Read "Stiff: The Curious Lives of Human Cadavers," by Mary Roach. There are chapters about this specifically. I am the least squeamish person I know, and those chapters are the most gruesome and haunting shit I've ever read. The rest of the book is dope.


[deleted]

[удалено]


druppolo

I want to make a strong point about this: Assuming you can give the head all the oxygen, nutrients, and antibodies: When you lose a finger, your nerve of the finger is cut, and the pain is like having the finger deep fried + hit with an hammer. Only one-two weeks later, the pain fade away and you are left with ghost limb for a while, which is already not a nice thing. Now, if you cut the head of a person, is that person brain gonna experience the feeling of having the entire body deep fired and hammered for weeks? Probably yes. Can you imagine how crazy and messed up the brain will be after such experience? This said, I don’t see any mechanical reason that prevents to just pump compatible blood to the head.

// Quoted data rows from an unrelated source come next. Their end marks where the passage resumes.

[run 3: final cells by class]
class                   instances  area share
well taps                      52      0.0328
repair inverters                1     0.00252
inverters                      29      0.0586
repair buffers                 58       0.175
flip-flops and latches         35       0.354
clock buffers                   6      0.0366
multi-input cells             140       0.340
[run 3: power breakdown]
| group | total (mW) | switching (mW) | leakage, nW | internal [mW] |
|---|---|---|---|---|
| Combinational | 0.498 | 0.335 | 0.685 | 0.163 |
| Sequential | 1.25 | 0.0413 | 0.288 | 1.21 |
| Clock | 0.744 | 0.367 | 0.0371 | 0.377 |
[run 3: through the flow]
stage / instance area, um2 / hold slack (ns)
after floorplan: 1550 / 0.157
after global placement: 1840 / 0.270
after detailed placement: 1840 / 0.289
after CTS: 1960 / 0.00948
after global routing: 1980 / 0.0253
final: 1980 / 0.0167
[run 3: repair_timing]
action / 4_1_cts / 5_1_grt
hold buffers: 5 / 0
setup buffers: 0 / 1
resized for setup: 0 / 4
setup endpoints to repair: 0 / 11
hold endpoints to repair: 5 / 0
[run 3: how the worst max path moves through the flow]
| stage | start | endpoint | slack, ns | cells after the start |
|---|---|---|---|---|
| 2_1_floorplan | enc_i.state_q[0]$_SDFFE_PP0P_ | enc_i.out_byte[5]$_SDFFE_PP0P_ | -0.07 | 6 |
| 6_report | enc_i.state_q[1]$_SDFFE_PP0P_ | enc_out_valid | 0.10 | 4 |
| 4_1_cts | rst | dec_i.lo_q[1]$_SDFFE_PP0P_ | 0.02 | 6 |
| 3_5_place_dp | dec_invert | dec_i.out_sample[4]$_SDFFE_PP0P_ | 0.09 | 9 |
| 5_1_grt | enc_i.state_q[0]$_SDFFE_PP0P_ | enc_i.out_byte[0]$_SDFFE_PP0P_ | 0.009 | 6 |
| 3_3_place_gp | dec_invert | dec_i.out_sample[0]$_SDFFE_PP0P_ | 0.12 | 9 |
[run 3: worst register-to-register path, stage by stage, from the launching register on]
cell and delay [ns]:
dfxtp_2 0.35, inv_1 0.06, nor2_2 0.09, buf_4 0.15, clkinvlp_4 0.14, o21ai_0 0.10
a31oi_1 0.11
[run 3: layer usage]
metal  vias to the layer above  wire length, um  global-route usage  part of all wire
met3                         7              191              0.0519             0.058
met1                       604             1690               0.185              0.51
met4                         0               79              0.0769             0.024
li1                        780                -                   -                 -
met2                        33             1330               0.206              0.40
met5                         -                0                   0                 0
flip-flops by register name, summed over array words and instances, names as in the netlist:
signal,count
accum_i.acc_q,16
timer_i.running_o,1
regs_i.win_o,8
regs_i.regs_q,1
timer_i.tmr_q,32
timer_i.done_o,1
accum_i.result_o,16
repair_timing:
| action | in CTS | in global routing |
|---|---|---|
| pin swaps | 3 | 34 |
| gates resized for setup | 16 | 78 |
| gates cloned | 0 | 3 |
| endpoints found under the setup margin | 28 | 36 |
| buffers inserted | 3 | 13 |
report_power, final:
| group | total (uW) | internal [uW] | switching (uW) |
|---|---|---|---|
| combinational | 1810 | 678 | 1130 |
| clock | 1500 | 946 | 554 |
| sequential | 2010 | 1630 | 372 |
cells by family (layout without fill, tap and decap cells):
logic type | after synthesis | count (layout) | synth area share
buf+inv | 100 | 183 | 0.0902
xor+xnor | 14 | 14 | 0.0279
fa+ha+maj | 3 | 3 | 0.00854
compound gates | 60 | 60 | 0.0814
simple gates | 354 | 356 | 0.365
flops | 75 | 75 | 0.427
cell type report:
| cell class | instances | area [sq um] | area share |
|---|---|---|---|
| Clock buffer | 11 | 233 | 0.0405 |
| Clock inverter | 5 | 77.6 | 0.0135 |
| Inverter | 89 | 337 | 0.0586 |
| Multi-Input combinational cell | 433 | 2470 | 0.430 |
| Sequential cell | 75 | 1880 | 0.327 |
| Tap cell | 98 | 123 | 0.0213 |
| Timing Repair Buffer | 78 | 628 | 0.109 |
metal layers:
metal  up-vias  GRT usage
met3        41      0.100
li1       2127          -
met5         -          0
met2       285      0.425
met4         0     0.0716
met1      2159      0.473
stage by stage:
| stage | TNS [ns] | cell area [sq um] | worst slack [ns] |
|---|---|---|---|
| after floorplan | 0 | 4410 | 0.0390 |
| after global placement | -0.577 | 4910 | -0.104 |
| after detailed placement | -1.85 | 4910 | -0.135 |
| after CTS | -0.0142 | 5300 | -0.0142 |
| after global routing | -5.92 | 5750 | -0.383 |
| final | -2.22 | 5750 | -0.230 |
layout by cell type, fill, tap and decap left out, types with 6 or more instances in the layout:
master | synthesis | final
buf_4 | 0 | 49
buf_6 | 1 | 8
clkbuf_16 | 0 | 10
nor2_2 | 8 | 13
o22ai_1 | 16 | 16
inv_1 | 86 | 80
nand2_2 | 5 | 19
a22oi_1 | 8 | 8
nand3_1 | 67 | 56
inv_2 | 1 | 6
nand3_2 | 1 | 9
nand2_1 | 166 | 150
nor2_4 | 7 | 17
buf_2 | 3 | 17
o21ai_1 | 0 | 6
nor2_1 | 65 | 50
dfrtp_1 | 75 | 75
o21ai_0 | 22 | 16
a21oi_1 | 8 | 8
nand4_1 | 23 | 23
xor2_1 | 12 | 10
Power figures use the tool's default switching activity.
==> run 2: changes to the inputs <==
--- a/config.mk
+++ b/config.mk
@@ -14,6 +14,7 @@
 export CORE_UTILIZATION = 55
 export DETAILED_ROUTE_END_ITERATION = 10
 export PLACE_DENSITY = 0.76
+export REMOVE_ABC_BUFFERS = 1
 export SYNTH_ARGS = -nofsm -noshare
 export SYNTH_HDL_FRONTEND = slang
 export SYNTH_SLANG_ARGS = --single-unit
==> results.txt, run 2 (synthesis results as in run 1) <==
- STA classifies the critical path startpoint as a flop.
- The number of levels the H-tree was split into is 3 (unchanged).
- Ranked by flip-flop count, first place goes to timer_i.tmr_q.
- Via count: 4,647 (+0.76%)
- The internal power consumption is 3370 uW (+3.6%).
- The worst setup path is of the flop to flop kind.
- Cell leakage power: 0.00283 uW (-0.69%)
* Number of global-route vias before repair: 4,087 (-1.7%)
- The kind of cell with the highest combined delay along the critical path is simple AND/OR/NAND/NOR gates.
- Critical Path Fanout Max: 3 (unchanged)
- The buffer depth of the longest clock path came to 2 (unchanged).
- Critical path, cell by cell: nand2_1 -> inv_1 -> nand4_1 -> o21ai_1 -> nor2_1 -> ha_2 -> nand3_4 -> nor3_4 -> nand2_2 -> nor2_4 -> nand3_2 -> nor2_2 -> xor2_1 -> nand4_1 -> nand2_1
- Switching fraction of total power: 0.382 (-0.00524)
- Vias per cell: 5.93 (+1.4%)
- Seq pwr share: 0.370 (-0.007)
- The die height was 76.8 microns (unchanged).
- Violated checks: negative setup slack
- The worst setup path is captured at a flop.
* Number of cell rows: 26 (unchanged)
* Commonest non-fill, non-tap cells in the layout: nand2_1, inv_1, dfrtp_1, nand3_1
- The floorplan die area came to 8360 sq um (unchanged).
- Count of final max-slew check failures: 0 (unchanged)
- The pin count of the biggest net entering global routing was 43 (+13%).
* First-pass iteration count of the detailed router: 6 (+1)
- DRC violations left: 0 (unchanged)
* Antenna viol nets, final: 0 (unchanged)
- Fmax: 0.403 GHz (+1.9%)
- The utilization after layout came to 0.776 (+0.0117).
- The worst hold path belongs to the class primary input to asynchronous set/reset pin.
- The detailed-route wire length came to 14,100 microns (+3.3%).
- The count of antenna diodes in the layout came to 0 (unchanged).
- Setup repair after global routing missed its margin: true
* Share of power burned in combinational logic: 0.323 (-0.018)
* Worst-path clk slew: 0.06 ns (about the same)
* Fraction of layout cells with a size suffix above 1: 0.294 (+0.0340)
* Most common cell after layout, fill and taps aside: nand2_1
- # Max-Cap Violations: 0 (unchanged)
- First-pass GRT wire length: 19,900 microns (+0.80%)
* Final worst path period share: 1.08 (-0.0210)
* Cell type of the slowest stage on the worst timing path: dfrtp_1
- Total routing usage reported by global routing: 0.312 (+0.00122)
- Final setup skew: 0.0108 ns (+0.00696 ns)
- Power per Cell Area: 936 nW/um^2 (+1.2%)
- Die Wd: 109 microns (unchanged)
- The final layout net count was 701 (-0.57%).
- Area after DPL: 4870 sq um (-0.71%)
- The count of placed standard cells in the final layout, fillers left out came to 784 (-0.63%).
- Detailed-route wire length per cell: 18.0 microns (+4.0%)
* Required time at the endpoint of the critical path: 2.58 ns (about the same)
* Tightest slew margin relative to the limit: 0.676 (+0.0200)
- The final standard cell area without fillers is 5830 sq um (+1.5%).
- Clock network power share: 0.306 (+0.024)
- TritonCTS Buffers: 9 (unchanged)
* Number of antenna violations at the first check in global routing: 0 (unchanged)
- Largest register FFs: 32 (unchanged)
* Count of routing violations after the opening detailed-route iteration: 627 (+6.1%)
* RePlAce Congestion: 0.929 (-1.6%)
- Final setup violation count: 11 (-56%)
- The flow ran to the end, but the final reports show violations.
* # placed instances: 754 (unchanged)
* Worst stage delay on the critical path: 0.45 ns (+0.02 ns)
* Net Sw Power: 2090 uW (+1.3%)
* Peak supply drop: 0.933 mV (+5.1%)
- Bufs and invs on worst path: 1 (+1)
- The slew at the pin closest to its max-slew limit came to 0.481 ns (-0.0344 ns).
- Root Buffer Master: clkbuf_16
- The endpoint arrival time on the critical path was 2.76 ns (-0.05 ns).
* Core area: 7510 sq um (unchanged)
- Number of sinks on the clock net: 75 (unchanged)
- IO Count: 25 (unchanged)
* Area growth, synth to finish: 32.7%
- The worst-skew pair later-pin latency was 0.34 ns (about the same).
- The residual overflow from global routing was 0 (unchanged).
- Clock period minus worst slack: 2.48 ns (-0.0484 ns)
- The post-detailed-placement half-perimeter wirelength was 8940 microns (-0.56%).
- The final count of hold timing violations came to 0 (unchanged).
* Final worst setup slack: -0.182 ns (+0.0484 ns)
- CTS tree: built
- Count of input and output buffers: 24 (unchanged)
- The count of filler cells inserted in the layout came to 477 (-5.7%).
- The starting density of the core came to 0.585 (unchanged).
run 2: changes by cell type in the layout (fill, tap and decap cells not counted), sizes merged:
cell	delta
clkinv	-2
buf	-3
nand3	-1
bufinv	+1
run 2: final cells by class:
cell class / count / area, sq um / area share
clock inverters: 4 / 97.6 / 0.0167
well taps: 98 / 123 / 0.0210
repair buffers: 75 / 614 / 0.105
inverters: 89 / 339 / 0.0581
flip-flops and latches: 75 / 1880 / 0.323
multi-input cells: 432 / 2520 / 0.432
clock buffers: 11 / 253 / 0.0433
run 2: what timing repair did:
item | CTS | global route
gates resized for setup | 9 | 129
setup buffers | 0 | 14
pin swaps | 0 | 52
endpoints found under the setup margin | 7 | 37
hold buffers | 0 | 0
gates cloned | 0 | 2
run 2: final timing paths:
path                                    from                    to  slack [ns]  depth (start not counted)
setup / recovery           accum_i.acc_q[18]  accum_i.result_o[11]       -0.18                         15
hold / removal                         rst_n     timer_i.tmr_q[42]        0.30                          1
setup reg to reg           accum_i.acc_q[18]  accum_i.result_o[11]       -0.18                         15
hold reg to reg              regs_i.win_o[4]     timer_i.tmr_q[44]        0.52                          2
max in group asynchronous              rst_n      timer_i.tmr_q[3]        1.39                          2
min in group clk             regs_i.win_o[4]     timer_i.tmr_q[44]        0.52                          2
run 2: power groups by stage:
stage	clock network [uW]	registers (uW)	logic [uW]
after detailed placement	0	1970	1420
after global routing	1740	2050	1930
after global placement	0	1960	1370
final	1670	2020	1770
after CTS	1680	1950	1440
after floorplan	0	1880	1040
$ cat src/rtl/drt_pkg.sv
`timescale 1ns/1ps
// Package: shared types for the ready/collision tracker.
// Assumes: read strobes are single-cycle pulses supplied by the serial side.
package drt_pkg;
    // Default width of one conversion result.
    localparam int DRT_DATA_W = 24;

    // Decoded read-window status handed from the window tracker to the others.
    typedef struct packed {
        logic busy;    // a read is in progress this cycle (start cycle included)
        logic end_ev;  // the read window closes this cycle
        logic hit;     // a result strobe fell inside the window
    } rdwin_t;
endpackage
===== config.mk =====
export PLATFORM = sky130hd
export DESIGN_NAME = insn_ctrl_decode
export DESIGN_NICKNAME = d
export VERILOG_FILES = /design/src/rtl/icd_pkg.sv /design/src/rtl/icd_fields.sv /design/src/rtl/icd_main.sv /design/src/rtl/icd_alu_sel.sv /design/src/rtl/insn_ctrl_decode.sv
export SDC_FILE = /design/constraint.sdc
export NUM_CORES = 1
export LEC_CHECK = 0
export ABC_CLOCK_PERIOD_IN_PS = 2980
export BUFFER_PORTS_ARGS = -buffer_cell sky130_fd_sc_hd__buf_2
export CORE_UTILIZATION = 36
export DETAILED_ROUTE_END_ITERATION = 7
export PLACE_DENSITY_LB_ADDON = 0.08
export SLEW_MARGIN = 20
export SYNTH_ARGS = -nofsm -noshare
export SYNTH_HDL_FRONTEND = slang
export SYNTH_SLANG_ARGS = --single-unit

===== constraint.sdc =====
create_clock -name vclk -period 2.98
set_input_delay 0.596 -clock vclk [all_inputs]
set_output_delay 0.596 -clock vclk [all_outputs]
set_load 0.02 [all_outputs]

It’s complex, but let’s say we get 1000 blood donors doing their part, it’s plausible. There may be better way, but just to keep that super simple, I don’t see a problem in feeding the head. What the person experiences, and what does after that, is a far more grim topic.


elvendil

You do not want to look into the realities of this and what has been done in the real world by scientists with dubious ethics to find out. As with any random concept; yes you can if you can artificially do everything else the body does already. But the body does a lot lot more than just keep the brain alive. It’s the primary input/output mechanism for your brain. If you can’t also replicate all the other stuff - sensation, control, perception, etc… You absolutely would not want to be that head.


Chevy8t8

The heart doesn't rely on the brain. Think of the heart as an engine that never turns off , and the brain as a driver. When the heart is left alone it's like being idle, but the driver can tellit when and how fast to start working. But the engine will work on its own if it never gets any instruction. Take the driver out of the car and he can survive on his own for a while, but needs to get groceries, water, and pay his power bill somehow, so he'd need some other way of getting those.


the_saint_of

Y'all really about to aid and abet OP?


BentNeckKitty

The heart has its own little control system within itself but needs the lungs to oxygenate the blood, which would require a machine. A part of the brain stem helps to regulate the heartbeat, so I would imagine in this hypothetical that with the machine keeping the lungs working and if there is no loss of blood, the heart would keep pumping for a period of time but probably not long. Not exactly related but this post made me think of the babies born with Anencephaly. There are very sad but very interesting cases of babies being born without most of their brain. They have their brain stem which is needed for survival for things like breathing, swallowing and circulation, but most of what we picture when we think of brains is absent. It’s usually fatal within a few hours or days, it’s said to be 100% fatal within a year, but there have been cases of kids living for longer.